The Pantheon Theatre was constructed in 1919 on the corner of 5th and Main Street in Vincennes, Indiana. It was built to hold 1200 people. One of the highest paid interior decorators in the world was hired to supervise the decorating of the theatre. The Pantheon's interior was highly embellished with ornamental plaster, draperies and painted details such as the birds of paradise. Over six miles of electrical wiring and 15 miles of rope for rigging was installed. With its large stage, orchestra pit, eleven dressing rooms, and fifty-two curtains and backdrops the Pantheon was the only facility in the area that could handle Broadway shows. The Pantheon featured live shows from Broadway, vaudeville, live music, cooking shows, fashion shows, and movies. At first the movies were silent and the Pantheon had a modest Wurlitzer theatre organ to play along with the silent movies. In 1929 the Pantheon showed the first "talkie" in Vincennes.

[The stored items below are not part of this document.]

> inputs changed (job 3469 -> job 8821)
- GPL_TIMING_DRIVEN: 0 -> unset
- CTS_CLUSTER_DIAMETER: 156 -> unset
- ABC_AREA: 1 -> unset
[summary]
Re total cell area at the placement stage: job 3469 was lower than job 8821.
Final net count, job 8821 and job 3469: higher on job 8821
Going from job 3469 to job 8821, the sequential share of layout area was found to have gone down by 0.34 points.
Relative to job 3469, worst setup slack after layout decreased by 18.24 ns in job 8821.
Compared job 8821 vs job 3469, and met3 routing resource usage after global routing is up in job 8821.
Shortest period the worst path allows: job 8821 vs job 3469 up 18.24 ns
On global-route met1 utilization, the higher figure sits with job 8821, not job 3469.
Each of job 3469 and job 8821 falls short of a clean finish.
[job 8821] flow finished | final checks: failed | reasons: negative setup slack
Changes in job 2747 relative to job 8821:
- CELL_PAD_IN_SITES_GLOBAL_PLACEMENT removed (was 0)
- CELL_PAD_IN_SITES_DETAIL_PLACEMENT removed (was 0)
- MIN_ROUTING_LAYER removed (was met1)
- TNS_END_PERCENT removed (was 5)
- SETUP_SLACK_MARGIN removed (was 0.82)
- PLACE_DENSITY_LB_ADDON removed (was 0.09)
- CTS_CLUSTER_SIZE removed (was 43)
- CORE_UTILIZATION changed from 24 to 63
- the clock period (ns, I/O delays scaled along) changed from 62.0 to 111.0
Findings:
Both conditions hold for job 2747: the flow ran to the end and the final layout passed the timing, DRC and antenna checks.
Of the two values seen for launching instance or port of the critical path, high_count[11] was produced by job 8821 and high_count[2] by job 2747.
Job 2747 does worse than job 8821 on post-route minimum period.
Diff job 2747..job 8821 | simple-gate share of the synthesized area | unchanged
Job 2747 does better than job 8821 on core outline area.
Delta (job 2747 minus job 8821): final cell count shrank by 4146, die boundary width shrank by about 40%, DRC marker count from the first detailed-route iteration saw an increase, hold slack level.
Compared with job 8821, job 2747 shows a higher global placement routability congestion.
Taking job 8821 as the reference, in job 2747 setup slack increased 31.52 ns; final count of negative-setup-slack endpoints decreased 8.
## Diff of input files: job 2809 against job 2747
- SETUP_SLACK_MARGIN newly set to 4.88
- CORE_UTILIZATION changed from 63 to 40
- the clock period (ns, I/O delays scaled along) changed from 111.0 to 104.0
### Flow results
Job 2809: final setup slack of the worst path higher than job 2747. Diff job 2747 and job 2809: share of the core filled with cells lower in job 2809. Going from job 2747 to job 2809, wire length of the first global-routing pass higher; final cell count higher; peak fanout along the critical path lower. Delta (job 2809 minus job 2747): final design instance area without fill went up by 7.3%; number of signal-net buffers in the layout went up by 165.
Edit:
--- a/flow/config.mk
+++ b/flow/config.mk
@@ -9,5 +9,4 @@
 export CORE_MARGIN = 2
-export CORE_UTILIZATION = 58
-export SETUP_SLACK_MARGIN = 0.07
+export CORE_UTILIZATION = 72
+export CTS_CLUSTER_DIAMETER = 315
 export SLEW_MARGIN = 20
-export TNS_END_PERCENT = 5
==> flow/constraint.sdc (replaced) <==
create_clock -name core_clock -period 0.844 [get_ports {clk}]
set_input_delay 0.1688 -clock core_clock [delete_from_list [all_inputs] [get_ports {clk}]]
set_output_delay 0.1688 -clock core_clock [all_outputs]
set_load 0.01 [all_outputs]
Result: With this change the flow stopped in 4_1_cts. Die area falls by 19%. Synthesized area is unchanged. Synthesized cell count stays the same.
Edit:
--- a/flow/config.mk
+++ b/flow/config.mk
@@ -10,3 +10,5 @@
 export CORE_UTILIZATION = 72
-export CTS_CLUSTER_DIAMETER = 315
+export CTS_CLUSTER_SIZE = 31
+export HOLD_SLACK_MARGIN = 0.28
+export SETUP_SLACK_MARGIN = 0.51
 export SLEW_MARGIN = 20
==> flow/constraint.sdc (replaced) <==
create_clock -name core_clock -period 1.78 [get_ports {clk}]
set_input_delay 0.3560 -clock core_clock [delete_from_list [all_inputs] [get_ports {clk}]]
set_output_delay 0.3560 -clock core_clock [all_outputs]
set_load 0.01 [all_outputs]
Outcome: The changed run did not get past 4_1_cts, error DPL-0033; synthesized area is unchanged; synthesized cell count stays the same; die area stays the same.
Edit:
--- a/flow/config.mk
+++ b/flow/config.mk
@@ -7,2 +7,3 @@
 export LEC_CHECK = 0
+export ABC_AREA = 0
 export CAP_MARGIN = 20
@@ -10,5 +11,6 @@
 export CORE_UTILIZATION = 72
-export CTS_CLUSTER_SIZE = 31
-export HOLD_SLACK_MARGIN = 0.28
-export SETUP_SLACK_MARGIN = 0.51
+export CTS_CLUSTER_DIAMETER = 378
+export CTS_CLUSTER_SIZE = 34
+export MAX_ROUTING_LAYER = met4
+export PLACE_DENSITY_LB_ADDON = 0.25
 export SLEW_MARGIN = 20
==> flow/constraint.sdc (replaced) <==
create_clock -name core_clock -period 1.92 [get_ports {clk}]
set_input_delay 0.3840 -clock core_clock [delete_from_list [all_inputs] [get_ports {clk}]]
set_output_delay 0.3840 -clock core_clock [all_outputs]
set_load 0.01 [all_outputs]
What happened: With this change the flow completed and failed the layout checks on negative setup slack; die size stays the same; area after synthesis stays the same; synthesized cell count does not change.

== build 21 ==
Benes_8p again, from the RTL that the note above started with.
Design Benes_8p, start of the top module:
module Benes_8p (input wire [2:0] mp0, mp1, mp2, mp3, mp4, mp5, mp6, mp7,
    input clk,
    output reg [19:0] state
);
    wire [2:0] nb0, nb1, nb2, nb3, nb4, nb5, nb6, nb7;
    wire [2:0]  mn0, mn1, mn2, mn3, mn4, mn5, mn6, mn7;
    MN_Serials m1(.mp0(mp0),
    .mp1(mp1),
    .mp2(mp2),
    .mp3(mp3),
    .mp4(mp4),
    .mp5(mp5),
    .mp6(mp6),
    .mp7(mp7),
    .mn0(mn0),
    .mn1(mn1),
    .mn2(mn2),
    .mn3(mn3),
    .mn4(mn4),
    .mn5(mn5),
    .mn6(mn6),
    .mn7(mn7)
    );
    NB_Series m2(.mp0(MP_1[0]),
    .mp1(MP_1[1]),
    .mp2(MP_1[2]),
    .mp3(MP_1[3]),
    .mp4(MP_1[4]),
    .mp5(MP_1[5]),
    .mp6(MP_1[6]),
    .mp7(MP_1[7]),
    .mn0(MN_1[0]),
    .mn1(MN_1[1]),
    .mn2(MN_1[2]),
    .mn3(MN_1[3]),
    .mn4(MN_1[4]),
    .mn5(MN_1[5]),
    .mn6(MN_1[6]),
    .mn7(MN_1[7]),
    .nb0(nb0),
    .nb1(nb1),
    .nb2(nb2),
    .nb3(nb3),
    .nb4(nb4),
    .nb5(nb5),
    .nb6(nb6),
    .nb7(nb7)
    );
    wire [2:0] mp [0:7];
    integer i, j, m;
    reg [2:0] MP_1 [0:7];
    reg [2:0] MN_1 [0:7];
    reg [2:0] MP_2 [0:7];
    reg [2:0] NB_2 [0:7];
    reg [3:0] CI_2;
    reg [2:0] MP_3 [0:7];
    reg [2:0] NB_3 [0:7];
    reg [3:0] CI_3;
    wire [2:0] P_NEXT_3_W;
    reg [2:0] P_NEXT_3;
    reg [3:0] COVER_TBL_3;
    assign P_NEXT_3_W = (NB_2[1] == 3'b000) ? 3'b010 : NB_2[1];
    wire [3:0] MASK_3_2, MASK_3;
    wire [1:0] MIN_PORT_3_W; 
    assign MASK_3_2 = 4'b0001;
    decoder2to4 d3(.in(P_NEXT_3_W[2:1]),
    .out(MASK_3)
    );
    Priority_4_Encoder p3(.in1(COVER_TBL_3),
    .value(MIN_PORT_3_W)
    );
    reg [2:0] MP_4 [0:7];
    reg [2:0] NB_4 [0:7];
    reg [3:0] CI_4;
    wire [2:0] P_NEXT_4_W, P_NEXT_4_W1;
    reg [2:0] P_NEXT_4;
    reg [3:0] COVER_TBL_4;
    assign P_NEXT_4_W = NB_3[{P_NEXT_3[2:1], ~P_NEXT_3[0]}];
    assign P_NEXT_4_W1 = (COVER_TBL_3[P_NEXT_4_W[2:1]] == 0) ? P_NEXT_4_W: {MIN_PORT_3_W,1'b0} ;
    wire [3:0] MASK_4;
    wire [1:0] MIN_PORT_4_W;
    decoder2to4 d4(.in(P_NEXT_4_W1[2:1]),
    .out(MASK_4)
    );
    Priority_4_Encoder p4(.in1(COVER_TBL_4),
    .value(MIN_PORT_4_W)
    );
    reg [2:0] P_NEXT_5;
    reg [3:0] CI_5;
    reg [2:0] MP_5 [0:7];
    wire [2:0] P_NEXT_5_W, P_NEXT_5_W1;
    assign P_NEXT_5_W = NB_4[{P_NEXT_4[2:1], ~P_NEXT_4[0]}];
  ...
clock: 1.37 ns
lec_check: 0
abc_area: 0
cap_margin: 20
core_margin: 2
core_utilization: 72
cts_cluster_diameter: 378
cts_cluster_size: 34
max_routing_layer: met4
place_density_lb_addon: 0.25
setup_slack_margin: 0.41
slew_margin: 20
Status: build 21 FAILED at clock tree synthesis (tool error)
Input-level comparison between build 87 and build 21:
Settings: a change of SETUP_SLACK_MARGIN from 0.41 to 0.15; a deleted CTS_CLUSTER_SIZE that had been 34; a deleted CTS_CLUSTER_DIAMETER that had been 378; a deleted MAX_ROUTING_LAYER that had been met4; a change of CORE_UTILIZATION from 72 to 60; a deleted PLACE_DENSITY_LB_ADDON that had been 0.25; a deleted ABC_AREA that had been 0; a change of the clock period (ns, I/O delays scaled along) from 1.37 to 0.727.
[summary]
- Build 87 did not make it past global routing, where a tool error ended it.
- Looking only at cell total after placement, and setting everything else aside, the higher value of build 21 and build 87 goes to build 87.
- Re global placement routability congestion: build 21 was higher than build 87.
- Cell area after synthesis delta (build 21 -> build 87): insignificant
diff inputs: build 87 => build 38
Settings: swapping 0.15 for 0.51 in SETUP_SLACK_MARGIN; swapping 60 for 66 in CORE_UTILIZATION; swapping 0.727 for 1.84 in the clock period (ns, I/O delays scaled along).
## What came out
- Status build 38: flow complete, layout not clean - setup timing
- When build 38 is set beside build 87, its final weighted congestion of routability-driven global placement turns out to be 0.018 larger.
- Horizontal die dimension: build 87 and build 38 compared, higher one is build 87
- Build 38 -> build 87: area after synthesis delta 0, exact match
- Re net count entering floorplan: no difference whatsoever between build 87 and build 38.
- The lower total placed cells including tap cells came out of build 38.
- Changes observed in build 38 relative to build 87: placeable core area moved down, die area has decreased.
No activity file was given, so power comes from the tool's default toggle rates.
Design SVD, start of the top module:
module SVD (
    clk,
    rst,
    we,
    oe,
    data_i,
    element_sel,
    ready,
    data_o_UV,
    data_o_S
);
Size: ~52000 um^2 of cells after synthesis.
Settings: LEC_CHECK=0, CAP_MARGIN=20, CORE_MARGIN=2, CORE_UTILIZATION=72, PLACE_DENSITY=0.67, SETUP_SLACK_MARGIN=-0.3, SLEW_MARGIN=20; clock period 5.46 ns.
run.sh (not shown) runs the stock make flow with config.mk's settings and CLKGATE_MAP_FILE=.
The starting point reached the layout checks and failed them: negative setup slack.
Rerun with:
ABC_AREA = 1   (was unset)
CORE_UTILIZATION = 71   (was 72)
CTS_CLUSTER_DIAMETER = 232   (was unset)
PLACE_DENSITY = unset   (was 0.67)
PLACE_DENSITY_LB_ADDON = 0.01   (was unset)
SETUP_SLACK_MARGIN = unset   (was -0.3)
clock period = 5.14 ns   (was 5.46 ns; I/O delays follow)
Result: The new run finished with negative setup slack left; clock skew falls by 0.0043 ns; die area rises by 3.7%; synthesized area rises by 2.3%; maximum frequency rises by 12%; final area rises by 3.1%; global-route usage rises by 1.6 points; non-clock buffer count falls by 218; routed wire length rises by 14%.
Rerun with:
ABC_AREA = unset   (was 1)
CORE_UTILIZATION = 40   (was 71)
CTS_CLUSTER_DIAMETER = unset   (was 232)
PLACE_DENSITY_LB_ADDON = unset   (was 0.01)
SETUP_SLACK_MARGIN = 0.25   (was unset)
clock period = 7.48 ns   (was 5.14 ns; I/O delays follow)
=> The new run produced a clean layout. Global-route usage came out lower by 24 points. Utilization decreases by 40 points. Clock-buffer cell count rose by 7. Clock skew falls by 0.011 ns. Synthesized cell count falls by 23%. Worst hold slack improves by 0.054 ns.
Rerun with:
CAP_MARGIN = 40   (was 20)
CORE_UTILIZATION = 72   (was 40)
PLACE_DENSITY_LB_ADDON = 0.0   (was unset)
SETUP_SLACK_MARGIN = unset   (was 0.25)
TNS_END_PERCENT = 5   (was unset)
clock period = 5.62 ns   (was 7.48 ns; I/O delays follow)
Outcome:
- With this change the flow finished but failed the layout checks on negative setup slack
- setup slack is worse by 0.89 ns
- sequential share of layout area went down by 0.62 points
- critical path depth went up by 5
- core utilization came out higher by 40 points
- cell area climbs by a few percent
- synthesized area stays the same
- die size fell by well over a third
- wire length went up by a little under a tenth
- sequential cell count does not change
- maximum frequency grows by about a fifth

========
SVD again, from the RTL that the note above started with.
clock: 6.05 ns
lec_check: 0
abc_area: 1
cap_margin: 20
core_margin: 2
core_utilization: 72
hold_slack_margin: 0.3
max_routing_layer: met4
place_density_lb_addon: 0.2
setup_slack_margin: 1.79
slew_margin: 20
The starting point stopped in global routing, error GRT-0232.
==> next run, changes <==
--- a/flow/config.mk
+++ b/flow/config.mk
@@ -8 +7,0 @@
-export ABC_AREA = 1
@@ -11,5 +10 @@
-export CORE_UTILIZATION = 72
-export HOLD_SLACK_MARGIN = 0.3
-export MAX_ROUTING_LAYER = met4
-export PLACE_DENSITY_LB_ADDON = 0.2
-export SETUP_SLACK_MARGIN = 1.79
+export CORE_UTILIZATION = 40
==> flow/constraint.sdc (replaced) <==
create_clock -name core_clock -period 7.2 [get_ports {clk}]
set_input_delay 1.4400 -clock core_clock [delete_from_list [all_inputs] [get_ports {clk}]]
set_output_delay 1.4400 -clock core_clock [all_outputs]
set_load 0.01 [all_outputs]
Result:
- This time the run completed without violations
- area after synthesis fell by a few percent
- synthesized cell count fell by a quarter to a third
- die size rose by well over a third
==> next run, changes <==
--- a/flow/config.mk
+++ b/flow/config.mk
@@ -10 +10 @@
-export CORE_UTILIZATION = 40
+export CORE_UTILIZATION = 68
==> flow/constraint.sdc (replaced) <==
create_clock -name core_clock -period 12.6 [get_ports {clk}]
set_input_delay 2.5200 -clock core_clock [delete_from_list [all_inputs] [get_ports {clk}]]
set_output_delay 2.5200 -clock core_clock [all_outputs]
set_load 0.01 [all_outputs]
After rerunning:
- final cell count came out lower by 11%
- hold slack improves by 8.1 ps
- non-clock buffer count went down by 65
- global-route usage increases by 16 points
- setup slack is better by 3300 ps
- sequential share of layout area goes up by 0.28 points
- count of clock-buffer cells in the layout rises by 2
==> next run, changes <==
--- a/flow/config.mk
+++ b/flow/config.mk
@@ -10 +10,3 @@
-export CORE_UTILIZATION = 68
+export CORE_UTILIZATION = 72
+export PLACE_DENSITY = 0.4
+export SETUP_SLACK_MARGIN = 0.19
==> flow/constraint.sdc (replaced) <==
create_clock -name core_clock -period 5.0 [get_ports {clk}]
set_input_delay 1.0000 -clock core_clock [delete_from_list [all_inputs] [get_ports {clk}]]
set_output_delay 1.0000 -clock core_clock [all_outputs]
set_load 0.01 [all_outputs]
- This time the run failed in global routing on GRT-0232
- die size shrinks by 5.5%
- synthesized area stays the same
- synthesized cell count does not change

The Pantheon was also the first building in Vincennes to be air-conditioned.

== Famous performers ==

The Pantheon had some of the greatest performers on its stage including Red Skelton, Duke Ellington, Count Basie, Ed Wynn, Isaac Stern, John Philip Sousa, Amos and Andy, Hank Williams, Minnie Pearl, Roy Acuff, Fay Wray, Gene Autry, Roy Rogers, James Dean, Bill Monroe, Will Rogers, Sally Rand, Marx Brothers, Red Grange, Cecil B. DeMille, Ivan Romanoff, Eileen Farrell, Spade Cooley, Blanche Thebom, David Rubinoff, Bert Williams, Edgar Bergen and Charlie McCarthy, W. C. Fields, The Diamonds, and The Kansas City Night Hawks.

== Final show ==

By the 1960s attendance started to drop and the Pantheon was in need of many repairs, so after forty years of shows, the Pantheon closed in 1961. All twelve-hundred seats were removed and the orchestra pit was filled with sand and concrete. They also hung a fake dropped ceiling throughout the entire theatre and rented the building out for almost fifty years.

== Restoration effort ==

In 2006 Travis S. Tarrants purchased the Pantheon Theatre and started a 501(c)(3) non-profit to restore the Pantheon to its original state. Tarrants was the founder and President of The Pantheon Theatre Company and was overseeing the multi-million dollar restoration of the Pantheon Theatre in Vincennes, Indiana. Tarrants was able to raise close to $300,000 for the restoration. Two years later, donations for the project plummeted. Tarrants lost the theatre to unpaid back taxes in 2012.

In 2013, the new owner was realtor Heath Klein of Klein Realty and Auction. In late 2014, Klein sold the theatre property to a Vincennes non-profit group, INVin. The organization works to bring arts and arts-related businesses into downtown Vincennes. In March 2016, the group proposed to turn the theatre into shared workspace.